### Try it
Where does the word "flops" occur in the entries below? Copy every line that has it.

Entries supplied below:

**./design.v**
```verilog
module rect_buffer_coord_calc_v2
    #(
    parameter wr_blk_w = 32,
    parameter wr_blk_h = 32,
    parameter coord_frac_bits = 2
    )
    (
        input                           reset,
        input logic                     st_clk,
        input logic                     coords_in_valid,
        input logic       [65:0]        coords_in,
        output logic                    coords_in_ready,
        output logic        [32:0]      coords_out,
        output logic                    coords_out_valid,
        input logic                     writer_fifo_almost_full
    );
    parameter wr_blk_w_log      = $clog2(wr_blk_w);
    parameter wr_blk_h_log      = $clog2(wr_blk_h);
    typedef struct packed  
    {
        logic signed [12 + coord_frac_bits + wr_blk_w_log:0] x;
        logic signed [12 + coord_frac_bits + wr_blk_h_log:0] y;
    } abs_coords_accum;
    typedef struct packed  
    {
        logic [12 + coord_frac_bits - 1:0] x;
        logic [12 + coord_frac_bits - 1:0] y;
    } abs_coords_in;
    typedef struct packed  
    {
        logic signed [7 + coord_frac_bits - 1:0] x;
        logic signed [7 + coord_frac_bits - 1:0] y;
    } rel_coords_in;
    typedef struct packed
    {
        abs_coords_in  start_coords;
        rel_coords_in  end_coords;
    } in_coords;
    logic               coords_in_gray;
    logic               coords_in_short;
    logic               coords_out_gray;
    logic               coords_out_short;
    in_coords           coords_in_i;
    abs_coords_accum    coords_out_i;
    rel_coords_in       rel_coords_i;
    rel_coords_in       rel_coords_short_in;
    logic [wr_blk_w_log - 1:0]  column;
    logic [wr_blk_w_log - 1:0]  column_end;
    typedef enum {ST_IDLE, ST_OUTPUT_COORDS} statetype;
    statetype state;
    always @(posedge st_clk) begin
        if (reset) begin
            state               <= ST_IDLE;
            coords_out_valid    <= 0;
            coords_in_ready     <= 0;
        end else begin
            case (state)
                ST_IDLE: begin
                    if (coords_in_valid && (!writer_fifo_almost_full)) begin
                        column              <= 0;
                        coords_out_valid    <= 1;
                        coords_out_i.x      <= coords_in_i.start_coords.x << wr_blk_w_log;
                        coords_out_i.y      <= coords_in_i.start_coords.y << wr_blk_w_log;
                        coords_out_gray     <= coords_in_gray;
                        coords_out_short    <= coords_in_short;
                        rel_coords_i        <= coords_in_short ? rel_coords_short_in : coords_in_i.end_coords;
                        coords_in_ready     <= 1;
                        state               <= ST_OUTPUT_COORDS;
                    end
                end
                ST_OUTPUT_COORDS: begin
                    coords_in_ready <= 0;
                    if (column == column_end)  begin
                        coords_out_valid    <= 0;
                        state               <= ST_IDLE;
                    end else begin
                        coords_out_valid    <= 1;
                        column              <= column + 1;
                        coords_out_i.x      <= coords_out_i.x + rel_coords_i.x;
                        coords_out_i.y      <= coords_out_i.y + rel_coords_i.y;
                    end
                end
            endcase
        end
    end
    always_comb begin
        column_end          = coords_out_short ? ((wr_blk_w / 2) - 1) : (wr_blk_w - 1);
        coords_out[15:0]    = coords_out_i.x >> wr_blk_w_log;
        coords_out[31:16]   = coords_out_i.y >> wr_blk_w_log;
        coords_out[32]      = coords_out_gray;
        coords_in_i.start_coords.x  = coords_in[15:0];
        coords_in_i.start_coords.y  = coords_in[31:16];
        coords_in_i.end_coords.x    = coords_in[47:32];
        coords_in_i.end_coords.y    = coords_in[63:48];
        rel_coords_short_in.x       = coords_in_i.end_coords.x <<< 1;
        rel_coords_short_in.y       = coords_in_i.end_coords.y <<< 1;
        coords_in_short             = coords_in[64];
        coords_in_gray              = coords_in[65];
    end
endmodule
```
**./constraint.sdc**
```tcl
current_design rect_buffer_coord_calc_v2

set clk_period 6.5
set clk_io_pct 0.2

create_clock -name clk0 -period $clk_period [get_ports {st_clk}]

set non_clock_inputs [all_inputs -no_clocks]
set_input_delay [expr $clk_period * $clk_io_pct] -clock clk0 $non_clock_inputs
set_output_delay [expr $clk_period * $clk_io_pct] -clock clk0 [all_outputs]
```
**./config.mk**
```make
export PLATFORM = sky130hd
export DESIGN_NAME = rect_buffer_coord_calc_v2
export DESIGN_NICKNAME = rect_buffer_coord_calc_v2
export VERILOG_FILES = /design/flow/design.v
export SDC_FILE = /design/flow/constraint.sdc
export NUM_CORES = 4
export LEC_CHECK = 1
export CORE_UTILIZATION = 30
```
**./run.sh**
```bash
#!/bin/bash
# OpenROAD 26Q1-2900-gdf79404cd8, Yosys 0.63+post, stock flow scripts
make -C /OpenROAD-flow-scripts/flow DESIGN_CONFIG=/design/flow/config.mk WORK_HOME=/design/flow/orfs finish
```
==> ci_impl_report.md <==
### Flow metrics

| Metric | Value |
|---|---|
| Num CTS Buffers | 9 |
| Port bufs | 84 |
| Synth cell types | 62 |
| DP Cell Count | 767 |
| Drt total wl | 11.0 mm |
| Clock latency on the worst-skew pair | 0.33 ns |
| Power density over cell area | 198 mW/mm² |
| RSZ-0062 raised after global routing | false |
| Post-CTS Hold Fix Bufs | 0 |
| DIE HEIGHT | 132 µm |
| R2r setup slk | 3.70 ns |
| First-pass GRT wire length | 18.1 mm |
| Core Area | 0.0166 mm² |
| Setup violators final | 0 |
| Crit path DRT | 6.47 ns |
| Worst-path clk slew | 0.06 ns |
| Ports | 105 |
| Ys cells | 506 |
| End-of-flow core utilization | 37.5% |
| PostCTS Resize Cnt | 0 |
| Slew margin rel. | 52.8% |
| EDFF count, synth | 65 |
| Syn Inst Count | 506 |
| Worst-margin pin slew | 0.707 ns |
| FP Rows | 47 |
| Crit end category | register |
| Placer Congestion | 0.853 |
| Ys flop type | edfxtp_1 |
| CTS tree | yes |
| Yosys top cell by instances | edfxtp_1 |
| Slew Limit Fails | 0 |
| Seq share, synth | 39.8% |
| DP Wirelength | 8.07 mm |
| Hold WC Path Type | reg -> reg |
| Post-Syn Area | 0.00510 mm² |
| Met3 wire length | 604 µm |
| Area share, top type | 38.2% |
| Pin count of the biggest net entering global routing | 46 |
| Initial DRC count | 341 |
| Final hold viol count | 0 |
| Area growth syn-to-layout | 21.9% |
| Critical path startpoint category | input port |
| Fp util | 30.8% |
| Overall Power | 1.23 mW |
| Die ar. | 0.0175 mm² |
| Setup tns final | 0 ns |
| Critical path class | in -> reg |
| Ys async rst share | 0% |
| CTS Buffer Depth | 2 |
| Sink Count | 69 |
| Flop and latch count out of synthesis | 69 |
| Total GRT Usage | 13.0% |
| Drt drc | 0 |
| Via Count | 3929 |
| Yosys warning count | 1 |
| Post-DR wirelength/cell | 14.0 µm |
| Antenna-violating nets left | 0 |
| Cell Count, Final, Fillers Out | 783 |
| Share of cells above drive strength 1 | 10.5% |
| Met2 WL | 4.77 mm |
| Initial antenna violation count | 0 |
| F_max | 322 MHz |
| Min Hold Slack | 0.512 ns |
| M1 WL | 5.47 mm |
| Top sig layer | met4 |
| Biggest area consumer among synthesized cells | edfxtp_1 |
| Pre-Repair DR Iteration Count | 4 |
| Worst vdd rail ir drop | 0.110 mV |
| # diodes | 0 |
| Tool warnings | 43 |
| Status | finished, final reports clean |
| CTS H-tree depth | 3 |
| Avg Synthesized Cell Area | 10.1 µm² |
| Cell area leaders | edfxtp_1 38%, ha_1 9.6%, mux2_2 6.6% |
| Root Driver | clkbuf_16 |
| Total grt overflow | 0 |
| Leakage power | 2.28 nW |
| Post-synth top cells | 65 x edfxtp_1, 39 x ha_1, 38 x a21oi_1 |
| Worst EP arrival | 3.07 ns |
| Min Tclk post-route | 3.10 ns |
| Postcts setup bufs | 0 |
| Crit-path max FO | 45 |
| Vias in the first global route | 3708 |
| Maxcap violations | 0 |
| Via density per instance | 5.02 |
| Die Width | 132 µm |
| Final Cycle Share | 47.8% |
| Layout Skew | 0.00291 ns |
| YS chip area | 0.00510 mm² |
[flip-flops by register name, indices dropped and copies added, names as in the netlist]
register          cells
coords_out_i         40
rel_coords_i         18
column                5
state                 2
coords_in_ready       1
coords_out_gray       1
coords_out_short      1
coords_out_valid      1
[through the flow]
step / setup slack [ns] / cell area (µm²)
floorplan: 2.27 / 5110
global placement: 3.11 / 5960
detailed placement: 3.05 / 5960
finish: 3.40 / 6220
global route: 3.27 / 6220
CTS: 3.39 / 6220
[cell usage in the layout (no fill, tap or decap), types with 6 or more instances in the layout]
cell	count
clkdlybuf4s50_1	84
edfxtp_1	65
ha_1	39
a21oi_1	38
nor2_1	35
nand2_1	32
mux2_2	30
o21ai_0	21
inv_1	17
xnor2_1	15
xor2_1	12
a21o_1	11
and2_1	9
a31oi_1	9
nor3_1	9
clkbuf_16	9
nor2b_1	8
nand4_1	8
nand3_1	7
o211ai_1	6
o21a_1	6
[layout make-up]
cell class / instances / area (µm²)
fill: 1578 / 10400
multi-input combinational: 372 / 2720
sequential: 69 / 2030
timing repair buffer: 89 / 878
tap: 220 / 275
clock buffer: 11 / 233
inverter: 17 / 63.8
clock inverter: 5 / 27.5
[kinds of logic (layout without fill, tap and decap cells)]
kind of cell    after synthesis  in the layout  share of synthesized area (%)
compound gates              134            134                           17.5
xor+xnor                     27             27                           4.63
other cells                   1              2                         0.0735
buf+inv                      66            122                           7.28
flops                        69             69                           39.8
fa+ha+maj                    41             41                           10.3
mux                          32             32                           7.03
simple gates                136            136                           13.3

End of Entries supplied.

### Expected answer
[flip-flops by register name, indices dropped and copies added, names as in the netlist]
flops                        69             69                           39.8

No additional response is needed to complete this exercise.